Linguistics::EN.has_link_parser?
# => true
# Diagram the first linkage for a test sentence
puts "he is a big dog".sentence.linkages.first.to_s
+---O*---+
| +--Ds--+
+Ss+ | +-A-+
| | | | |
he is a big dog
# Find the verb in the sentence
"he is a big dog".en.sentence.verb.to_s
# => "is"
# Combined infinitive + LinkParser: Find the infinitive form of the verb of the
given sentence.
"he is a big dog".en.sentence.verb.infinitive
# => "be"
# Find the direct object of the sentence
"he is a big dog".en.sentence.object.to_s
# => "dog"
# Look at the raw LinkParser::Word for the direct object of the sentence.
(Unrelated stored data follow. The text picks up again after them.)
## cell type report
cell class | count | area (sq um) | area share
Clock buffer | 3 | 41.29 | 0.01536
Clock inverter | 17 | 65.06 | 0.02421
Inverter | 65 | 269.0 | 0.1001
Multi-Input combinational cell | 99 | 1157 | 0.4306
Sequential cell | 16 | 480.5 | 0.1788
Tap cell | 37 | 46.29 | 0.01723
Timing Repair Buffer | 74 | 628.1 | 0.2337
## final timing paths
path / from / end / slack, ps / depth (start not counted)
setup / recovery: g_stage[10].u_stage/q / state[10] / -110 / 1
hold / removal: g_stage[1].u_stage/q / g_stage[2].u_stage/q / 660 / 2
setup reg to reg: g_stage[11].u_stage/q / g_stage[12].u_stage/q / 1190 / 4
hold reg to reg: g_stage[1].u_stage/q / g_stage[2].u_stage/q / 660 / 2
<file path="config.mk">
export PLATFORM = sky130hd
export DESIGN_NAME = prot_latch_ctrl
export DESIGN_NICKNAME = d
export VERILOG_FILES = /design/src/rtl/plc_pkg.sv /design/src/rtl/plc_data_latch.sv /design/src/rtl/plc_oc_filter.sv /design/src/rtl/plc_out_gate.sv /design/src/rtl/prot_latch_ctrl.sv
export SDC_FILE = /design/constraint.sdc
export NUM_CORES = 1
export LEC_CHECK = 0
export ABC_AREA = 1
export ABC_CLOCK_PERIOD_IN_PS = 2100
export BUFFER_PORTS_ARGS = -buffer_cell sky130_fd_sc_hd__buf_2
export CAP_MARGIN = 5
export CORE_ASPECT_RATIO = 0.9
export CORE_MARGIN = 1
export CORE_UTILIZATION = 45
export DETAILED_ROUTE_END_ITERATION = 8
export GPL_TIMING_DRIVEN = 0
export SYNTH_ARGS = -nofsm -noshare
export SYNTH_HDL_FRONTEND = slang
export SYNTH_SLANG_ARGS = --single-unit
export TNS_END_PERCENT = 1
</file>
<file path="constraint.sdc">
create_clock -name clk -period 2.1 [get_ports clk]
set_clock_uncertainty 0.2 [all_clocks]
set_input_delay 0.21 -clock clk [delete_from_list [all_inputs] [get_ports clk]]
set_output_delay 0.21 -clock clk [all_outputs]
set_load 0.02 [all_outputs]
</file>
<file path="src/rtl/plc_pkg.sv">
// Package: shared helpers for the protected latched output controller.
// Assumes time values are integers in nanoseconds.
package plc_pkg;

    // Number of whole clock cycles that cover a time window (at least 1).
    function automatic int window_cycles(input int window_ns, input int period_ns);
        int n;
        n = window_ns / period_ns;
        return (n < 1) ? 1 : n;
    endfunction

endpackage

</file>
<file path="src/rtl/plc_data_latch.sv">
// Module: bank of data latches, modelled as clocked registers.
// A wipe empties the bank and takes priority over load; load captures din.
// Assumes synchronous active-low reset.
module plc_data_latch #(
    parameter int NUM_CH = 8
) (
    input  logic              clk,
    input  logic              rst_n,
    input  logic              load,
    input  logic              wipe,
    input  logic [NUM_CH-1:0] din,
    output logic [NUM_CH-1:0] lat_q
);

    // Capture, wipe or hold the latch bank.
    always_ff @(posedge clk) begin
        if (!rst_n || wipe)
            lat_q <= '0;
        else if (load)
            lat_q <= din;
    end


    property wipe_empties_p;
        @(posedge clk) disable iff (!rst_n) wipe |=> (lat_q == '0);
    endproperty
    wipe_empties_chk: assert property (wipe_empties_p);


    property hold_when_idle_p;
        @(posedge clk) disable iff (!rst_n) (!load && !wipe) |=> $stable(lat_q);
    endproperty
    hold_when_idle_chk: assert property (hold_when_idle_p);

endmodule

</file>
<file path="src/rtl/plc_oc_filter.sv">
// Module: one channel's overcurrent debounce counter and fault latch.
// The fault is set after FILT_CYCLES consecutive high samples. A low sample
// restarts the count. clr (disable or undervoltage) empties count and fault.
// Assumes FILT_CYCLES >= 1 and a synchronous active-low reset.
module plc_oc_filter #(
    parameter int FILT_CYCLES = 200
) (
    input  logic clk,
    input  logic rst_n,
    input  logic clr,
    input  logic sense,
    output logic fault
);

    localparam int CW = $clog2(FILT_CYCLES + 1);
    localparam logic [CW-1:0] LAST = CW'(FILT_CYCLES - 1);

    logic [CW-1:0] cnt;

    // Count consecutive high samples and latch the fault on expiry.
    always_ff @(posedge clk) begin
        if (!rst_n || clr) begin
            cnt   <= '0;
            fault <= 1'b0;
        end else if (!sense) begin
            cnt <= '0;
        end else if (!fault) begin
            if (cnt == LAST)
                fault <= 1'b1;
            else
                cnt <= cnt + 1'b1;
        end
    end


    property no_set_after_low_p;
        @(posedge clk) disable iff (!rst_n) !sense |=> !$rose(fault);
    endproperty
    no_set_after_low_chk: assert property (no_set_after_low_p);


    property fault_clears_on_clr_p;
        @(posedge clk) disable iff (!rst_n) $fell(fault) |-> $past(clr);
    endproperty
    fault_clears_on_clr_chk: assert property (fault_clears_on_clr_p);


    property clr_wins_p;
        @(posedge clk) disable iff (!rst_n) clr |=> !fault;
    endproperty
    clr_wins_chk: assert property (clr_wins_p);

endmodule

</file>
<file path="src/rtl/plc_out_gate.sv">
// Module: combines the latch data, channel faults and global shut-offs into
// the drive enables and the active-low flag. Purely combinational.
module plc_out_gate #(
    parameter int NUM_CH = 8
) (
    input  logic              clk,
    input  logic              rst_n,
    input  logic [NUM_CH-1:0] lat_q,
    input  logic [NUM_CH-1:0] fault_vec,
    input  logic              dis_rst,
    input  logic              uv,
    input  logic              ot,
    output logic [NUM_CH-1:0] drive,
    output logic              flag_n
);

    logic all_off;

    // Gate each latch by its own fault and by the global shut-off sources.
    always_comb begin
        all_off = dis_rst | uv | ot;
        drive   = lat_q & ~fault_vec & {NUM_CH{~all_off}};
        flag_n  = ~((|fault_vec) | ot);
    end


    property dis_forces_off_p;
        @(posedge clk) disable iff (!rst_n) dis_rst |-> (drive == '0);
    endproperty
    dis_forces_off_chk: assert property (dis_forces_off_p);


    property ot_forces_off_p;
        @(posedge clk) disable iff (!rst_n) ot |-> (drive == '0 && !flag_n);
    endproperty
    ot_forces_off_chk: assert property (ot_forces_off_p);


    property fault_lowers_flag_p;
        @(posedge clk) disable iff (!rst_n) (fault_vec != '0) |-> !flag_n;
    endproperty
    fault_lowers_flag_chk: assert property (fault_lowers_flag_p);


    property uv_forces_off_p;
        @(posedge clk) disable iff (!rst_n) uv |-> (drive == '0);
    endproperty
    uv_forces_off_chk: assert property (uv_forces_off_p);

endmodule

</file>
<file path="src/rtl/prot_latch_ctrl.sv">
// Module: top of the protected latched output controller. It holds the data
// latch bank, one overcurrent filter per channel and the output gating.
// Assumes one clock domain and sense inputs already synchronised.
module prot_latch_ctrl #(
    parameter int NUM_CH        = 8,
    parameter int FILTER_NS     = 2000,
    parameter int CLK_PERIOD_NS = 10
) (
    input  logic              clk,
    input  logic              rst_n,
    input  logic [NUM_CH-1:0] din,
    input  logic              load,
    input  logic              wipe,
    input  logic              dis_rst,
    input  logic [NUM_CH-1:0] oc_sense,
    input  logic              ot,
    input  logic              uv,
    output logic [NUM_CH-1:0] drive,
    output logic              flag_n
);

    localparam int FILT_CYCLES = plc_pkg::window_cycles(FILTER_NS, CLK_PERIOD_NS);

    logic [NUM_CH-1:0] lat_q;
    logic [NUM_CH-1:0] fault_vec;
    logic              fault_clr;

    // Undervoltage behaves exactly like the disable/reset control.
    assign fault_clr = dis_rst | uv;

    plc_data_latch #(.NUM_CH(NUM_CH)) u_latch (
        .clk   (clk),
        .rst_n (rst_n),
        .load  (load),
        .wipe  (wipe),
        .din   (din),
        .lat_q (lat_q)
    );

    for (genvar ch = 0; ch < NUM_CH; ch++) begin : g_filt
        plc_oc_filter #(.FILT_CYCLES(FILT_CYCLES)) u_filt (
            .clk   (clk),
            .rst_n (rst_n),
            .clr   (fault_clr),
            .sense (oc_sense[ch]),
            .fault (fault_vec[ch])
        );
    end

    plc_out_gate #(.NUM_CH(NUM_CH)) u_gate (
        .clk       (clk),
        .rst_n     (rst_n),
        .lat_q     (lat_q),
        .fault_vec (fault_vec),
        .dis_rst   (dis_rst),
        .uv        (uv),
        .ot        (ot),
        .drive     (drive),
        .flag_n    (flag_n)
    );


    property fault_only_with_sense_p;
        @(posedge clk) disable iff (!rst_n)
            (fault_vec & ~$past(fault_vec) & ~$past(oc_sense)) == '0;
    endproperty
    fault_only_with_sense_chk: assert property (fault_only_with_sense_p);

endmodule

</file>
"he is a big dog".en.sentence.object
# => #<LinkParser::Word:0x403da0a0 @definition=[[{@A-}, Ds-, {@M+}, J-], [{@A-},
Ds-, {@M+}, Os-], [{@A-}, Ds-, {@M+}, Ss+, {@CO-}, {C-}], [{@A-}, Ds-, {@M+},
Ss+, R-], [{@A-}, Ds-, {@M+}, SIs-], [{@A-}, Ds-, {R+}, {Bs+}, J-], [{@A-}, Ds-,
{R+}, {Bs+}, Os-], [{@A-}, Ds-, {R+}, {Bs+}, Ss+, {@CO-}, {C-}], [{@A-}, Ds-,
{R+}, {Bs+}, Ss+, R-], [{@A-}, Ds-, {R+}, {Bs+}, SIs-]], @right=[], @suffix="",
@left=[#<LinkParser::Connection:0x403da028 @rword=#<LinkParser::Word:0x403da0a0
...>, @lword=#<LinkParser::Word:0x403da0b4 @definition=[[Ss-, O+, {@MV+}], [Ss-,
B-, {@MV+}], [Ss-, P+], [Ss-, AF-], [RS-, Bs-, O+, {@MV+}], [RS-, Bs-, B-,
{@MV+}], [RS-, Bs-, P+], [RS-, Bs-, AF-], [{Q-}, SIs+, O+, {@MV+}], [{Q-}, SIs+,
B-, {@MV+}], [{Q-}, SIs+, P+], [{Q-}, SIs+, AF-]],
@right=[#<LinkParser::Connection:0x403da028 ...>], @suffix="", @left=[],
@name="is", @position=1>, @subName="*", @name="O", @length=3>], @name="dog",
@position=4>
# Combine WordNet + LinkParser to find the definition of the direct object of
# the sentence
"he is a big dog".en.sentence.object.gloss
# => "a member of the genus Canis (probably descended from the common wolf) that
has been domesticated by man since prehistoric times; occurs in many breeds;
\"the dog barked all night\""